◆ WHAT IS REQUIRED ◆
Count the lines in the records below that contain the word "typedef", and give only that count.

Collected data entries
## src/rtl/huffman_seq.sv

```systemverilog
// Sequential Huffman encoder: table lookup, one code bit per cycle, packed into nibbles.
// Optional statistics counters are enabled by defining HUFF_STATS_EN.
module huffman_seq #(
  parameter int SYM_W   = 4,
  parameter int MAX_LEN = 8
) (
  input  logic               CLK,
  input  logic               RST,
  input  logic               CFG_WE,
  input  logic [SYM_W-1:0]   CFG_ADDR,
  input  logic [MAX_LEN-1:0] CFG_CODE,
  input  logic [3:0]         CFG_LEN,
  input  logic               SYM_VALID,
  input  logic [SYM_W-1:0]   SYM_DATA,
  output logic               SYM_READY,
  input  logic               FLUSH,
  output logic               OUT_VALID,
  output logic [3:0]         OUT_DATA,
  input  logic               OUT_READY,
  output logic               BUSY,
  output logic               ERR,
  output logic [15:0]        SYM_CNT,
  output logic [15:0]        NIB_CNT
);

  localparam int DEPTH = 1 << SYM_W;

  typedef enum logic [1:0] {IDLE, SHIFT, EMIT, PAD} state_t;

  state_t             state, state_nx;
  logic [MAX_LEN-1:0] code_tbl [DEPTH];
  logic [3:0]         len_tbl  [DEPTH];
  logic [MAX_LEN-1:0] sreg;
  logic [3:0]         rem;
  logic [3:0]         acc;
  logic [2:0]         fill;
  logic               err_q;
  logic [MAX_LEN-1:0] sel_code;
  logic [3:0]         sel_len;
  logic               accept;
  logic               out_hs;
  logic [1:0]         bit_idx;

  // Left-align a right-aligned code so its first bit sits at the shift-register MSB.
  function automatic logic [MAX_LEN-1:0] align_code(input logic [MAX_LEN-1:0] code,
                                                    input logic [3:0] len);
    logic [4:0] sh;
    sh = 5'(MAX_LEN) - {1'b0, len};
    return code << sh;
  endfunction

  // Keep only the filled high bits of a partial nibble.
  function automatic logic [3:0] pad_nib(input logic [3:0] nib, input logic [2:0] f);
    logic [3:0] m;
    m = 4'b1111 << (3'd4 - f);
    return nib & m;
  endfunction

  // Table reads are combinational, so a same-cycle write still yields the old entry.
  assign sel_code = code_tbl[SYM_DATA];
  assign sel_len  = len_tbl[SYM_DATA];
  assign accept   = (state == IDLE) && SYM_VALID;
  assign out_hs   = (state == EMIT) && OUT_READY;
  assign bit_idx  = 2'd3 - fill[1:0];

  assign SYM_READY = (state == IDLE);
  assign BUSY      = (state != IDLE);
  assign OUT_VALID = (state == EMIT);
  assign OUT_DATA  = (state == EMIT) ? acc : 4'd0;
  assign ERR       = err_q;

  always_ff @(posedge CLK) begin
    if (RST) begin
      for (int i = 0; i < DEPTH; i++) len_tbl[i] <= '0;
    end else if (CFG_WE) begin
      len_tbl[CFG_ADDR] <= CFG_LEN;
    end
  end

  always_ff @(posedge CLK) begin
    if (CFG_WE) code_tbl[CFG_ADDR] <= CFG_CODE;
  end

  always_ff @(posedge CLK) begin
    if (accept) sreg <= align_code(sel_code, sel_len);
    else if (state == SHIFT) sreg <= sreg << 1;
  end

  always_comb begin
    state_nx = state;
    case (state)
      IDLE: begin
        if (SYM_VALID) begin
          if (sel_len != 4'd0) state_nx = SHIFT;
        end else if (FLUSH && (fill != 3'd0)) begin
          state_nx = PAD;
        end
      end
      SHIFT: begin
        if (fill == 3'd3)     state_nx = EMIT;
        else if (rem == 4'd1) state_nx = IDLE;
      end
      EMIT: begin
        if (OUT_READY) state_nx = (rem != 4'd0) ? SHIFT : IDLE;
      end
      PAD:     state_nx = EMIT;
      default: state_nx = IDLE;
    endcase
  end

  always_ff @(posedge CLK) begin
    if (RST) begin
      state <= IDLE;
      fill  <= '0;
      rem   <= '0;
      acc   <= '0;
      err_q <= 1'b0;
    end else begin
      state <= state_nx;
      err_q <= accept && (sel_len == 4'd0);
      case (state)
        IDLE: begin
          if (accept && (sel_len != 4'd0)) rem <= sel_len;
        end
        SHIFT: begin
          acc[bit_idx] <= sreg[MAX_LEN-1];
          fill         <= fill + 3'd1;
          rem          <= rem - 4'd1;
        end
        EMIT: begin
          if (OUT_READY) begin
            fill <= '0;
            acc  <= '0;
          end
        end
        PAD: begin
          acc  <= pad_nib(acc, fill);
          fill <= 3'd4;
        end
        default: ;
      endcase
    end
  end

`ifdef HUFF_STATS_EN
  logic [15:0] sym_cnt, nib_cnt;

  always_ff @(posedge CLK) begin
    if (RST) begin
      sym_cnt <= '0;
      nib_cnt <= '0;
    end else begin
      if (accept) sym_cnt <= sym_cnt + 16'd1;
      if (out_hs) nib_cnt <= nib_cnt + 16'd1;
    end
  end

  assign SYM_CNT = sym_cnt;
  assign NIB_CNT = nib_cnt;
`else
  logic unused_hs;
  assign unused_hs = out_hs;
  assign SYM_CNT   = 16'd0;
  assign NIB_CNT   = 16'd0;
`endif

endmodule

```
`config.mk`:
```
export PLATFORM = sky130hd
export DESIGN_NAME = pc_unit
export DESIGN_NICKNAME = d
export VERILOG_FILES = /design/src/rtl/pc_unit.sv
export SDC_FILE = /design/constraint.sdc
export NUM_CORES = 1
export LEC_CHECK = 0
export CORE_MARGIN = 5
export CORE_UTILIZATION = 40
export CTS_CLUSTER_DIAMETER = 120
export DETAILED_ROUTE_END_ITERATION = 10
export HOLD_SLACK_MARGIN = 0.15
export PLACE_DENSITY = 0.68
export SYNTH_ARGS = -nofsm -noshare
export SYNTH_HDL_FRONTEND = slang
export SYNTH_SLANG_ARGS = --single-unit
export TNS_END_PERCENT = 1
```
`constraint.sdc`:
```
create_clock -name clock -period 7.8 [get_ports clock]
set_input_delay 0.78 -clock clock [delete_from_list [all_inputs] [get_ports clock]]
set_output_delay 0.78 -clock clock [all_outputs]
set_load 0.02 [all_outputs]
```
`src/rtl/pc_unit.sv`:
```
// pc_unit: program counter with branch/jump/register redirects, stall hold and captured-redirect replay.
module pc_unit #(
  parameter int WIDTH = 32,
  parameter int STEP = 4,
  parameter int ALIGN_BITS = 2,
  parameter logic [WIDTH-1:0] RESET_VECTOR = '0
) (
  input  logic                          clock,
  input  logic                          reset,
  input  logic                          stall,
  input  logic                          redirect_valid,
  input  logic [1:0]                    redirect_mode,
  input  logic [WIDTH-1:0]              branch_offset,
  input  logic [WIDTH-4-ALIGN_BITS-1:0] jump_index,
  input  logic [WIDTH-1:0]              reg_target,
  output logic [WIDTH-1:0]              pc,
  output logic [WIDTH-1:0]              pc_plus,
  output logic                          pending,
  output logic                          misalign_err
);
  localparam logic [WIDTH-1:0] AMASK = WIDTH'((64'd1 << ALIGN_BITS) - 64'd1);
  typedef enum logic {RUN, HOLD} state_t;
  state_t state, state_nx;
  logic [WIDTH-1:0] cap, cap_nx, pc_nx, target;
  logic [WIDTH-5:0] jump_low;
  logic misaligned, req;
  always_ff @(posedge clock) begin
    if (reset) begin
      state <= RUN;
      pc <= RESET_VECTOR;
      cap <= '0;
      misalign_err <= 1'b0;
    end else begin
      state <= state_nx;
      pc <= pc_nx;
      cap <= cap_nx;
      misalign_err <= misalign_err | misaligned;
    end
  end
  // a misaligned register jump is dropped entirely, so it never disturbs a captured target
  always_comb begin
    jump_low = (WIDTH-4)'(jump_index) << ALIGN_BITS;
    target = redirect_mode == 2'b00 ? pc_plus + (branch_offset << ALIGN_BITS)
           : redirect_mode == 2'b01 ? {pc_plus[WIDTH-1:WIDTH-4], jump_low}
           : reg_target;
    misaligned = redirect_valid && redirect_mode == 2'b10 && |(reg_target & AMASK);
    req = redirect_valid && redirect_mode != 2'b11 && !misaligned;
    state_nx = stall && (req || state == HOLD) ? HOLD : RUN;
    cap_nx = stall && req ? target : cap;
    pc_nx = stall ? pc : req ? target : state == HOLD ? cap : pc_plus;
  end
  always_comb begin
    pending = state == HOLD;
    pc_plus = pc + WIDTH'(STEP);
  end
endmodule
```
==> run summary <==
Status: finished clean
Post-CTS Setup Inserts: 0
HPWL Detailed: 15.8 mm
Max Fanout on Critical Path: 9
Vias in the first global route: 6,374
Final Max Slew Viols: 0
Critical Path Start Type: register
RSZ-0062 raised after global routing: false
Min Tclk post-route: 4.56 ns
Dpl ws: 3.28 ns
DP Area: 0.00779 sq mm
Rows: 45
Leading area contributor after synthesis: dfxtp_1
Max IR drop VDD: 0.102 mV
Clock Path Buffers: 2
WL/cell: 19.0 microns
Asr flop ratio synth: 0%
Yosys top cell area share: 21.3%
Mapped cell area: 0.00620 sq mm
Synth Net Count: 972
Final hold violation count: 0
Hold WC Path Type: register to register
DR vias: 6,733
Clock slew at reported path FFs: 0.05 ns
H-tree levels: 3
CTS Sinks: 66
First-pass GRT wire length: 33.9 mm
Syn_area_per_cell: 7.39 sq um
Synth cell types: 87
Layout Skew: 0.00674 ns
First DRT Iteration DRCs: 498
Period Utilization, post-route: 58.5%
Max transition margin: 31.4%
Post-synth top flop: dfxtp_1
Gr ovfl total: 0
Number of synthesized flops with an enable pin: 0
Finish-stage setup viols: 0
Die Area: 0.0181 sq mm
CTS tree: done
Cts bufs inserted: 9
Max cap viols: 0
Tightest Pin Transition: 1.03 ns
Pin count of the biggest net entering global routing: 61
Top cells by area, synth: dfxtp_1 21%, ha_1 7.3%, a21oi_1 6.7%, nand2_1 6.1%, nor2_1 4.9%
Worst path slowest cell: dfxtp_1
Mapped Cells: 839
Nets: 1,092
Seq/Total Area, Yosys: 21.3%
Crit path kind: register to register
Most frequent cells in the layout: 156 x clkdlybuf4s50_1, 101 x nand2_1, 83 x a21oi_1, 80 x nor2_1, 65 x dfxtp_1
Critical path required time: 8.06 ns
WHS: 0.453 ns
Total GRT Usage: 23.4%
Most frequent CP cell: ha_1
Final setup TNS: 0 ns
Share of layout cells above drive strength 1: 7.26%
Yosys Warn Count: 0
CP endpoint kind: register
Average vias per placed instance: 5.84
Die H: 135 microns
Max incr delay on CP: 0.44 ns
Crit path arrival time: 4.82 ns
Initial antenna violation count: 0
Cell Chain, Critical Path: ha_1, and3_1, nand4_2, nor2_1, nand3_1, xnor2_1, ha_1, a21oi_2, o21ai_1, a2111oi_1, a21oi_1, a21o_4, a311oi_4, mux2_4, a31oi_4
Most common cell after layout, fill and taps aside: clkdlybuf4s50_1
Overall Power: 1.26 mW
Die width: 135 microns
Core region area: 0.0152 sq mm
Pwr dens: 155 mW/mm^2
Filler Cells Inserted: 1,524
Peak Freq: 219 MHz
Routability cong.: 0.941
Register bit total from synthesis: 66
Routed wire length: 21.9 mm
Fin area: 0.00809 sq mm
Hold-fix buffers at CTS: 0
Final worst-path setup slack: 3.24 ns
Antenna viol nets, final: 0
Worst-Skew Late Latency: 0.33 ns
CTS root buffer: clkbuf_16
Leakage: 3.12 nW
Starting density of the core: 40.8%
CTS resizes: 0
PortBufs: 159
Area delta synth->final: 30.4%
N_diodes: 0
Pre-antenna DRT Iters: 5
Top-level port count: 162
Drt drc: 0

◆ FINISHED EXERCISE ◆
2